# [Task prompt]
A single number is the whole answer: the count of lines in the records where "fmask" occurs.

# [Records shown]
Source: an optimization exercise on an open RTL-to-GDS flow (aim: small area, a short achievable clock period and few clock cycles). Production flows keep margins and buffers that such runs may drop.
RTL that was checked went through simulation tests only; none was proved equivalent to the original.
Function not checked in runs 3 to 7: the RTL went through the layout flow alone.
Power and IR drop assume default switching activity.

`flow/design.v`:
```
`timescale 1ns/10ps
module maze_router (
reset		,
start		,
clk         ,
address     ,
data_in     ,
data_out    ,
cs          ,
we          ,
D);
input        reset;
input        start;
input        clk;
input  [7:0] data_in;
output       cs;
output       we;
output [7:0] data_out;
output [7:0] address;
output       D;
reg       cs, we, D;
reg [7:0] address;
reg       do_a, do_b;                
assign data_out = {do_a, do_a, do_a, do_b, do_a, do_a, do_a, do_b};
localparam [1:0] ST_FREE = 2'b00, ST_BLK = 2'b01, ST_R0 = 2'b10;
localparam [3:0] S_IDLE  = 4'd0,
                 S_SCAN  = 4'd1,    
                 S_DRAIN = 4'd2,    
                 S_BFS   = 4'd3,    
                 S_TRACE = 4'd4,    
                 S_CLR   = 4'd5,    
                 S_SRC2  = 4'd6,    
                 S_GO2   = 4'd7,    
                 S_FIN   = 4'd8,    
                 S_DONE  = 4'd9;
reg [3:0] state;
reg       net2;
reg [7:0] s1a, t1a, s2a, t2a;       
reg [7:0] wv;                        
reg [3:0] sw;                        
reg       drain;
reg       pS1, pT2;                  
reg [7:0] cur;                       
reg [5:0] cmask;                     
reg [2:0] dir;                       
reg [7:0] naddr;                     
reg [7:0] laddr;                     
reg [2:0] ldir;
reg       lval;                      
reg       ls1, ls0;                  
reg [7:0] a1;
reg       v1;
reg [255:0] st1, st0;
reg  [7:0] dx, dy;                   
reg  [3:0] dz;                       
reg        g1, g0;
reg        bfs_en, clr;
genvar n;
generate
for (n = 0; n < 256; n = n + 1) begin : g_cell
	wire nbr = ((n % 8) != 0 ? st1[(n % 8) != 0 ? n - 1 : n] : 1'b0)
	         | ((n % 8) != 7 ? st1[(n % 8) != 7 ? n + 1 : n] : 1'b0)
	         | (((n / 8) % 8) != 0 ? st1[((n / 8) % 8) != 0 ? n - 8 : n] : 1'b0)
	         | (((n / 8) % 8) != 7 ? st1[((n / 8) % 8) != 7 ? n + 8 : n] : 1'b0)
	         | ((n / 64) != 0 ? st1[(n / 64) != 0 ? n - 64 : n] : 1'b0)
	         | ((n / 64) != 3 ? st1[(n / 64) != 3 ? n + 64 : n] : 1'b0);
	wire sel = dx[n % 8] & dy[(n / 8) % 8] & dz[n / 64];
	wire en  = sel | (clr & st1[n]) | (bfs_en & nbr & ~st1[n] & ~st0[n]);
	always @(posedge clk)
		if (en) begin
			st1[n] <= g1;
			st0[n] <= g0;
		end
end
endgenerate
function [5:0] validdirs;
	input [7:0] c;
	validdirs = {c[7:6] != 2'd3, c[7:6] != 2'd0,
	             c[5:3] != 3'd7, c[5:3] != 3'd0,
	             c[2:0] != 3'd7, c[2:0] != 3'd0};
endfunction
function [2:0] firstdir;
	input [5:0] m;
	firstdir = m[0] ? 3'd0 : m[1] ? 3'd1 : m[2] ? 3'd2 :
	           m[3] ? 3'd3 : m[4] ? 3'd4 : m[5] ? 3'd5 : 3'd6;
endfunction
function [5:0] after;
	input [2:0] d;
	case (d)
		3'd0: after = 6'b111110;
		3'd1: after = 6'b111100;
		3'd2: after = 6'b111000;
		3'd3: after = 6'b110000;
		3'd4: after = 6'b100000;
		default: after = 6'b000000;
	endcase
endfunction
function [7:0] nb;
	input [7:0] c;
	input [2:0] d;
	case (d)
		3'd0: nb = {c[7:3], c[2:0] - 3'd1};
		3'd1: nb = {c[7:3], c[2:0] + 3'd1};
		3'd2: nb = {c[7:6], c[5:3] - 3'd1, c[2:0]};
		3'd3: nb = {c[7:6], c[5:3] + 3'd1, c[2:0]};
		3'd4: nb = {c[7:6] - 2'd1, c[5:0]};
		default: nb = {c[7:6] + 2'd1, c[5:0]};
	endcase
endfunction
function [5:0] backdir;
	input [2:0] d;
	case (d)
		3'd0: backdir = 6'b000010;
		3'd1: backdir = 6'b000001;
		3'd2: backdir = 6'b001000;
		3'd3: backdir = 6'b000100;
		3'd4: backdir = 6'b100000;
		default: backdir = 6'b010000;
	endcase
endfunction
wire       found  = (state == S_TRACE) && lval && ls1 && (ls0 == wv[1]);
wire [5:0] fmask  = validdirs(laddr) & ~backdir(ldir);
wire [2:0] fdir   = firstdir(fmask);
wire [7:0] fnaddr = nb(laddr, fdir);
wire [5:0] nmask  = cmask & after(dir);
wire [2:0] ndir   = firstdir(nmask);
wire [7:0] nnaddr = nb(cur, ndir);
wire [2:0] tdir   = firstdir(validdirs(cur));
reg [7:0] swa;
always @* begin
	case (sw[2:0])
		3'd0: swa = 8'd128;
		3'd1: swa = 8'd129;
		3'd2: swa = 8'd130;
		3'd3: swa = 8'd131;
		3'd4: swa = s1a;
		3'd5: swa = t1a;
		3'd6: swa = s2a;
		default: swa = t2a;
	endcase
end
wire sw_go = drain && !sw[3] && !found;
reg       nw_en;
reg [7:0] nw_addr;
reg [1:0] nw_val;
reg       n_bfs, n_clr;
always @(posedge clk) begin
	a1 <= address;
	v1 <= (state == S_SCAN);
	ls1   <= st1[naddr];
	ls0   <= st0[naddr];
	laddr <= naddr;
	ldir  <= dir;
	lval  <= 1'b0;
	nw_en   = 1'b0;
	nw_addr = laddr;
	nw_val  = ST_BLK;
	n_bfs   = 1'b0;
	n_clr   = 1'b0;
	if (reset) begin
		state <= S_IDLE;
		D     <= 1'b0;
		cs    <= 1'b0;
		we    <= 1'b0;
		drain <= 1'b0;
		v1    <= 1'b0;
	end else begin
		cs <= 1'b0;
		we <= 1'b0;
		if (v1) begin
			nw_en   = 1'b1;
			nw_addr = a1;
			if (a1[7:2] == 6'b100000)           nw_val = ST_BLK;
			else if (a1 == s1a)                 nw_val = ST_R0;
			else if (a1 == t1a)                 nw_val = ST_FREE;
			else if (a1 == s2a || a1 == t2a)    nw_val = ST_BLK;
			else if (data_in == 8'hEE)          nw_val = ST_FREE;
			else                                nw_val = ST_BLK;
			if (a1 == 8'd128) s1a <= data_in;
			if (a1 == 8'd129) t1a <= data_in;
			if (a1 == 8'd130) s2a <= data_in;
			if (a1 == 8'd131) t2a <= data_in;
		end
		if (sw_go) begin
			cs      <= 1'b1;
			we      <= 1'b1;
			address <= swa;
			do_a    <= (sw[2] == 1'b0);
			do_b    <= (sw[2] == 1'b0) || (sw[1] == 1'b1);
			sw      <= sw + 4'd1;
		end
		case (state)
			S_IDLE: begin
				net2  <= 1'b0;
				drain <= 1'b0;
				sw    <= 4'd0;
				if (start) begin
					state   <= S_SCAN;
					cs      <= 1'b1;
					address <= 8'd128;
				end
			end
			S_SCAN: begin
				cs      <= 1'b1;
				address <= address + 8'd1;
				if (address == 8'd127) begin
					cs    <= 1'b0;
					state <= S_DRAIN;
				end
			end
			S_DRAIN: begin
				drain <= 1'b1;
				cur   <= t1a;
				naddr <= t1a;
				if (!v1) begin
					state <= S_BFS;
					n_bfs = 1'b1;
					wv    <= 8'd1;
				end
			end
			S_BFS: begin
				wv    <= wv + 8'd1;
				naddr <= nb(cur, tdir);
				dir   <= tdir;
				cmask <= validdirs(cur);
				if (ls1 && wv != 8'd1) begin
					wv <= wv - 8'd3;      
					if (!net2) begin
						nw_en   = 1'b1;
						nw_addr = t1a;
						nw_val  = ST_BLK;
						pS1 <= 1'b1;
						pT2 <= 1'b1;
					end
					if (wv == 8'd3) state <= net2 ? S_FIN : S_CLR;
					else            state <= S_TRACE;
				end else if (wv == 8'd255) begin
					state <= S_FIN;
				end else begin
					n_bfs = 1'b1;
					naddr <= cur;
				end
			end
			S_TRACE: begin
				if (found) begin
					cs      <= 1'b1;
					we      <= 1'b1;
					address <= laddr;
					do_a    <= 1'b0;
					do_b    <= net2;
					nw_en   = 1'b1;
					nw_addr = laddr;
					nw_val  = ST_BLK;
					cur     <= laddr;
					cmask   <= fmask;
					naddr   <= fnaddr;
					dir     <= fdir;
					lval    <= 1'b0;
					wv      <= wv - 8'd1;
					if (wv == 8'd1) state <= net2 ? S_FIN : S_CLR;
				end else begin
					if (pS1) begin
						nw_en   = 1'b1;
						nw_addr = s1a;
						nw_val  = ST_BLK;
						pS1 <= 1'b0;
					end else if (pT2) begin
						nw_en   = 1'b1;
						nw_addr = t2a;
						nw_val  = ST_FREE;
						pT2 <= 1'b0;
					end
					lval  <= (dir != 3'd6);
					naddr <= nnaddr;
					dir   <= ndir;
				end
			end
			S_CLR: begin
				if (pS1) begin
					nw_en   = 1'b1;
					nw_addr = s1a;
					nw_val  = ST_BLK;
					pS1 <= 1'b0;
				end else if (pT2) begin
					nw_en   = 1'b1;
					nw_addr = t2a;
					nw_val  = ST_FREE;
					pT2 <= 1'b0;
				end else begin
					n_clr = 1'b1;
					state <= S_SRC2;
				end
			end
			S_SRC2: begin
				nw_en   = 1'b1;
				nw_addr = s2a;
				nw_val  = ST_R0;
				net2  <= 1'b1;
				cur   <= t2a;
				naddr <= t2a;
				wv    <= 8'd1;
				state <= S_GO2;
			end
			S_GO2: begin
				n_bfs = 1'b1;
				state <= S_BFS;
			end
			S_FIN: begin
				if (sw[3]) begin
					D     <= 1'b1;
					state <= S_DONE;
				end
			end
			S_DONE: begin
				D <= 1'b1;
			end
			default: state <= S_IDLE;
		endcase
	end
	bfs_en <= n_bfs;
	clr    <= n_clr;
	dx     <= 8'd1 << nw_addr[2:0];
	dy     <= 8'd1 << nw_addr[5:3];
	dz     <= nw_en ? (4'd1 << nw_addr[7:6]) : 4'd0;
	if (n_bfs)      {g1, g0} <= {1'b1, state == S_BFS ? wv[1] ^ wv[0] : 1'b0};
	else if (n_clr) {g1, g0} <= ST_FREE;
	else            {g1, g0} <= nw_val;
end
endmodule
```
`flow/constraint.sdc`:
```
create_clock -name core_clock -period 6.5 [get_ports {clk}]
set_input_delay 1.3000 -clock core_clock [delete_from_list [all_inputs] [get_ports {clk}]]
set_output_delay 1.3000 -clock core_clock [all_outputs]
set_load 0.01 [all_outputs]
```
`flow/config.mk`:
```
export PLATFORM = sky130hd
export DESIGN_NAME = maze_router
export DESIGN_NICKNAME = maze_router
export VERILOG_FILES = /design/flow/design.v
export SDC_FILE = /design/flow/constraint.sdc
export NUM_CORES = 4
export LEC_CHECK = 0
export CAP_MARGIN = 20
export CORE_MARGIN = 2
export CORE_UTILIZATION = 40
export PLACE_DENSITY = 0.6
export SLEW_MARGIN = 20
```
`flow/run.sh`:
```
#!/bin/bash
# synth_recipe.tcl (not shown) runs the flow's synth.tcl, then flattens the netlist and writes it again
# the make line also repeats each setting of config.mk as NAME=value (left out here)
make -C /OpenROAD-flow-scripts/flow DESIGN_CONFIG=/design/flow/config.mk WORK_HOME=/design/flow/orfs CLKGATE_MAP_FILE= SYNTH_SCRIPT=/design/flow/synth_recipe.tcl finish
```
==> impl_metrics.py, run 1 <==
metrics = {
    "outcome": {
        "run_status": "finished with violations",
        "violations": "max-slew violations",
    },
    "sta": {
        "post-route-period-util": 0.531,
        "min_period_ns": 3.45,
        "fmax_mhz": 290,
        "rsz0062_at_grt": "no",
        "finalSetupTns_ns": 0,
        "clock_skew_ns": 0.0425,
        "setup_viol": 0,
        "finalHoldViolCount": 0,
        "drv_slew": 47,
        "slew_headroom": -0.0156,
        "worstMarginPinSlew_ns": 1.52,
    },
    "placed_design": {
        "port_buffers": 29,
        "place_congestion": 0.926,
        "place_area_sq_mm": 0.0367,
        "hpwl_mm": 78.5,
    },
    "synth": {
        "synth_nets": 3228,
        "ys_seq_elements": 648,
        "yosys.area.top_type_share": 0.496,
        "syn_area_per_cell_sq_um": 11.2,
        "syn_inst": 3195,
        "syn_area_sq_mm": 0.0359,
        "async_flop_share": 0,
        "ys.flop_type": "edfxtp_1",
        "yosys.cell_types.count": 88,
        "yosysWarnings": 1,
        "synth.area.top_cells": "edfxtp_1, mux4_2, nor4_1",
        "synth.largest_area_cell": "edfxtp_1",
        "synth_edf_count": 593,
        "ys_seq_area_frac": 0.527,
    },
    "cts": {
        "cts_tree": "yes",
        "clk_latency_ns": 0.64,
        "ctsLongestPathBuffers": 3,
        "cts-hold-fix-buffers": 0,
        "post_cts_buffers": 0,
        "numCtsBuffers": 72,
        "clk_pin_slew_ns": 0.06,
        "root_buffer": "clkbuf_16",
        "clock-sinks": 648,
        "htreeDepth": 3,
        "cts-resized-gates": 0,
    },
    "drt": {
        "wl_per_cell_um": 29.8,
        "drt_iter0_drc": 4033,
        "antenna_left": 0,
        "totalWireLength_mm": 127,
        "viasPerCell": 6.97,
        "drc": 0,
        "first_pass_iters": 5,
        "num_vias": 29657,
    },
    "final_layout": {
        "drive_gt1_frac": 0.108,
        "area_growth_pct": 8.80,
        "finalNetCount": 3069,
        "final_area_sq_mm": 0.0391,
    },
    "worst_setup_path": {
        "slowest_stage": "nand2_1",
        "crit_top_cell": "nand2_1",
        "arrival_ns": 3.94,
        "cp_cell_sequence": "clkdlybuf4s50_1 > buf_4 > clkinv_1 > nand2_1 > nand2_1 > o21ai_1 > nor2_1",
        "worst_setup_path_start_kind": "primary input",
        "cp.required_ns": 6.99,
        "worst-path-max-fanout": 30,
        "crit_type": "primary input to register",
        "cp_slowest_stage_delay_ns": 0.70,
        "cp-end-kind": "register",
    },
    "floorplan": {
        "core_area_sq_mm": 0.0886,
        "rows": 109,
        "io_pins": 30,
        "start_util": 0.405,
        "die_w_um": 304,
        "die_h_um": 304,
        "dieArea_sq_mm": 0.0921,
    },
    "min_path": {
        "worstHoldPathType": "register to register",
    },
    "power": {
        "p_leak_uw": 0.0123,
        "vdd_ir_drop_max_uv": 222,
        "p_per_area_mw_per_mm2": 311,
    },
    "global_route": {
        "overflow": 0,
        "grt_antenna_before_repair": 1,
        "grtUsageTotal": 0.271,
        "grt_pass1_vias": 28250,
        "grt_max_degree": 233,
        "grt_pass1_wl_mm": 188,
    },
    "run": {
        "drv_cap": 0,
    },
}
-- flip-flops by register name, summed over array words and instances (netlist names), 3 cells and up --
name and flops:
a1 8, address 8, cmask 5, cur 8, dir 3, dx 8
dy 8, dz 4, laddr 8, ldir 3, naddr 8, s1a 8
s2a 8, st0 256, st1 256, state 4, sw 4, t1a 8
t2a 8, wv 8
-- metal layers --
metal | part of all wire | vias to the layer above | track usage
li1 | - | 12569 | -
met1 | 0.41 | 14805 | 0.389
met2 | 0.43 | 1959 | 0.386
met3 | 0.11 | 322 | 0.0682
met4 | 0.045 | 2 | 0.116
met5 | 0.000087 | - | 0
-- worst paths after layout --
path	slack, ns	cells past startpoint	end	startpoint
worst max-delay path	3.05	7	dx[4]$_SDFF_PN0_	reset
worst min-delay path	0.43	0	ldir[0]$_DFF_P_	dir[0]$_DFFE_PP_
worst max register to register	3.06	8	ls0$_DFF_P_	naddr[0]$_DFFE_PP_
worst min register to register	0.43	0	ldir[0]$_DFF_P_	dir[0]$_DFFE_PP_
-- critical path, delay by kind of cell --
family          cells  cell delay (ns)
buf+inv             3             1.45
compound gates      1             0.22
simple gates        3             0.93
-- synthesized netlist by cell type, drive strengths merged (37+ instances only) --
cell type and count:
a21oi 165, a221o 62, nor3 90, o22ai 43
xnor2 38, nor2 253, a2111oi 58, nand2 211
nor4 263, a211o 54, edfxtp 593, or2 37
nand3 146, mux4 80, dfxtp 55, mux2i 115
buf 89, clkbuf 216, a32oi 99, o21ai 128
-- per-stage QoR --
stage	instances	worst slack, ns	utilization	hold WS, ns	total power, uW
floorplan	3195	2.27	-	0.346	7120
global placement	4125	2.54	0.414	0.423	8030
detailed placement	4125	2.51	0.414	0.420	8020
CTS	4252	2.99	0.440	0.427	12100
global route	4254	2.85	0.441	0.458	12500
finish	4255	3.05	0.441	0.426	12100
-- kinds of logic (layout without fill, tap and decap cells) --
| family | count (synthesis) | after routing | synth area share |
|---|---|---|---|
| fa+ha+maj | 22 | 22 | 0.00809 |
| xor+xnor | 52 | 52 | 0.0127 |
| other cells | 0 | 1 | 0 |
| flops | 648 | 648 | 0.527 |
| mux | 222 | 222 | 0.0907 |
| simple gates | 1097 | 1097 | 0.153 |
| compound gates | 814 | 814 | 0.168 |
| buf+inv | 340 | 234 | 0.0405 |
-- power by group --
| part | internal, uW | switching, uW |
|---|---|---|
| combinational | 827 | 1640 |
| sequential | 5060 | 502 |
| clock | 2390 | 1730 |
-- cell type report --
cell class	instances	area, sq um
Fill cell	8310	49600
Sequential cell	648	18900
Multi-Input combinational cell	2207	15500
Clock buffer	89	1970
Tap cell	1165	1460
Timing Repair Buffer	72	664
Clock inverter	38	357
Inverter	35	139
Antenna cell	1	2.50
-- placed cells by master (no fill, tap or decap), types with 20 or more instances in the layout --
master	count
clkdlybuf4s50_1	29
nor2_1	252
inv_1	31
nand3_1	146
mux4_2	80
a211o_1	54
edfxtp_1	593
a221o_1	62
nor3_1	90
xnor2_1	38
o22ai_1	43
a2111oi_0	58
mux2i_1	115
nand2_1	211
o21ai_0	123
or2_2	37
nor4_1	262
buf_4	37
ha_1	20
a32oi_1	99
a22oi_1	32
clkbuf_16	75
mux2_2	27
dfxtp_1	45
a21oi_1	165
Testbench counts, summed over its fixed seeds: cycles 25,591.
==> inputs of run 2 (changes only) <==
--- a/flow/config.mk
+++ b/flow/config.mk
@@ -7,2 +7,3 @@
 export LEC_CHECK = 0
+export ABC_CLOCK_PERIOD_IN_PS = 2800
 export CAP_MARGIN = 20
@@ -11,2 +12,3 @@
 export PLACE_DENSITY = 0.6
+export SETUP_SLACK_MARGIN = 3.7
 export SLEW_MARGIN = 20
==> run 2 against run 1 <==
Worst hold slack gained 0.0052 ns. Highest routed layer unchanged. Clock power up 3%. Clock skew shrank 0.0095 ns. The run now finishes clean. Worst setup slack improved by 0.63 ns. Via count increased by 0.92%. Final area grew 1.5%. Sequential share of layout area decreased by 0.70 points. Non-clock buffer count is 33 higher. Maximum frequency increased by 22%. Critical path type is now register to primary output. Critical path depth shrank 5. Global-route usage grew 0.54 points. First-iteration DRC count grew 13%.
==> impl_metrics.py, run 2 <==
metrics = {
    "synth": {
        "synth.largest_area_cell": "edfxtp_1",
        "synthTopCellsByCount": "edfxtp_1, nor4_1, nor2_1",
        "ys_seq_area_frac": 0.527,
        "synth_nets": 3228,
        "yosysMostFrequentCell": "edfxtp_1",
        "ys.flop_type": "edfxtp_1",
        "synth.area.top_cells": "edfxtp_1, mux4_2, nor4_1",
        "syn_inst": 3195,
        "syn_area_per_cell_sq_um": 11.2,
        "synth_edf_count": 593,
        "ys_seq_elements": 648,
        "yosys.area.top_type_share": 0.496,
        "syn_area_sq_mm": 0.0359,
        "yosys.cell_types.count": 88,
        "yosysWarnings": 1,
        "async_flop_share": 0,
    },
    "floorplan": {
        "core_area_sq_mm": 0.0886,
        "die_w_um": 304,
        "start_util": 0.405,
        "rows": 109,
        "io_pins": 30,
        "die_h_um": 304,
        "dieArea_sq_mm": 0.0921,
    },
    "cts": {
        "cts_tree": "yes",
        "htreeDepth": 3,
        "clock-sinks": 648,
        "clk_latency_ns": 0.65,
        "cts-hold-fix-buffers": 0,
        "root_buffer": "clkbuf_16",
        "clk_pin_slew_ns": 0.06,
        "ctsLongestPathBuffers": 3,
        "numCtsBuffers": 73,
    },
    "final_layout": {
        "area_growth_pct": 10.4,
        "drive_gt1_frac": 0.129,
        "insertedDiodeCount": 0,
        "fin_cells": 4293,
        "final_common_cell": "edfxtp_1",
        "finalNetCount": 3104,
        "top_regs": "st0: 256 flops, st1: 256 flops",
        "final_cell_mix": "edfxtp_1, nor4_1, nor2_1",
    },
    "global_route": {
        "grt_antenna_before_repair": 0,
        "grt_pass1_vias": 28761,
        "grt_pass1_wl_mm": 193,
        "overflow": 0,
        "grtUsageTotal": 0.276,
        "grt_max_degree": 173,
    },
    "power": {
        "vdd_ir_drop_max_uv": 244,
        "p_per_area_mw_per_mm2": 312,
        "p_leak_uw": 0.0126,
    },
    "drt": {
        "drt_iter0_drc": 4562,
        "num_vias": 29931,
        "first_pass_iters": 6,
        "viasPerCell": 6.97,
        "drc": 0,
        "wl_per_cell_um": 29.9,
        "totalWireLength_mm": 128,
        "antenna_left": 0,
    },
    "placed_design": {
        "placed_cells": 4127,
        "place_congestion": 0.914,
        "hpwl_mm": 79.1,
        "port_buffers": 29,
    },
    "sta": {
        "setup_viol": 0,
        "finalHoldViolCount": 0,
        "worstMarginPinSlew_ns": 1.10,
        "finalSetupTns_ns": 0,
        "drv_slew": 0,
        "min_period_ns": 2.82,
        "slew_headroom": 0.264,
        "clock_skew_ns": 0.0330,
        "timing.hold.ws_ns": 0.431,
        "fmax_mhz": 354,
        "post-route-period-util": 0.434,
        "rsz0062_at_grt": "yes",
    },
    "worst_setup_path": {
        "cp-end-kind": "primary output",
        "r2r_cells": 8,
        "cp_cell_sequence": "buf_4 > dlygate4sd2_1",
        "worst-path-max-fanout": 4,
        "arrival_ns": 1.52,
        "crit_path_end": "data_out[6]",
        "crit_type": "register to primary output",
        "regToRegEndpoint": "ls0$_DFF_P_",
        "crit_start": "do_a$_DFFE_PN_",
        "cp_slowest_stage_delay_ns": 0.45,
        "worst_setup_path_start_kind": "register",
        "r2r_start": "naddr[0]$_DFFE_PP_",
        "cp.required_ns": 5.20,
        "r2r_slack_ns": 3.69,
        "slowest_stage": "edfxtp_1",
    },
    "min_path": {
        "worstHoldStart": "dir[0]$_DFFE_PP_",
        "worstHoldPathType": "register to register",
    },
    "outcome": {
        "run_status": "complete, no violations",
    },
    "run": {
        "drv_cap": 0,
    },
}
## run 2: routing by layer
metal / GRT usage / up-vias / share of wire
met4: 0.106 / 2 / 0.037
li1: - / 12659 / -
met5: 0.00621 / - / 0.00061
met3: 0.0602 / 284 / 0.12
met2: 0.400 / 2081 / 0.44
met1: 0.402 / 14905 / 0.41
## run 2: layout make-up
type | instances | area [sq um]
fillers | 8243 | 49000
clock inverters | 38 | 375
clock buffers | 94 | 2030
repair buffers | 105 | 1010
well taps | 1165 | 1460
flip-flops and latches | 648 | 18900
multi-input cells | 2208 | 15700
inverters | 35 | 144
## run 2: metrics by stage
stage,total power (uW),util,instance area [sq um],worst slack [ns]
after floorplan,7090,-,35900,3.81
after global placement,8020,0.414,36700,2.51
after global routing,12800,0.447,39600,3.62
final,12400,0.447,39600,3.68
after detailed placement,8030,0.415,36700,2.49
after CTS,12300,0.446,39500,3.63
## run 2: logic make-up after synthesis
kind of cell	Yosys count	synth area share
mux	222	0.0907
compound gates	814	0.168
xor+xnor	52	0.0127
fa+ha+maj	22	0.00809
buf+inv	340	0.0405
flops	648	0.527
simple gates	1097	0.153
## run 2: how the worst min path moves through the flow
stage | depth (start not counted) | endpoint | slack, ns
6_report | 0 | ldir[0]$_DFF_P_ | 0.43
2_1_floorplan | 0 | laddr[3]$_DFF_P_ | 0.35
4_1_cts | 0 | ldir[0]$_DFF_P_ | 0.43
3_3_place_gp | 0 | ldir[0]$_DFF_P_ | 0.42
3_5_place_dp | 0 | ldir[0]$_DFF_P_ | 0.43
5_1_grt | 0 | ldir[0]$_DFF_P_ | 0.45
## run 2: power breakdown
group | switching (uW) | leakage [uW] | internal [uW] | total [uW]
registers | 461 | 0.00578 | 5050 | 5520
clock network | 1820 | 0.00117 | 2430 | 4250
logic | 1720 | 0.00561 | 890 | 2610
## run 2: repair_timing
action                                  in CTS  in global routing
gates resized for setup                     40                 28
endpoints found under the hold margin        0                  0
setup buffers                               25                  6
endpoints found under the setup margin     218                 83
pin swaps                                    3                  1
cloned                                       3                  0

# [Answer section]
3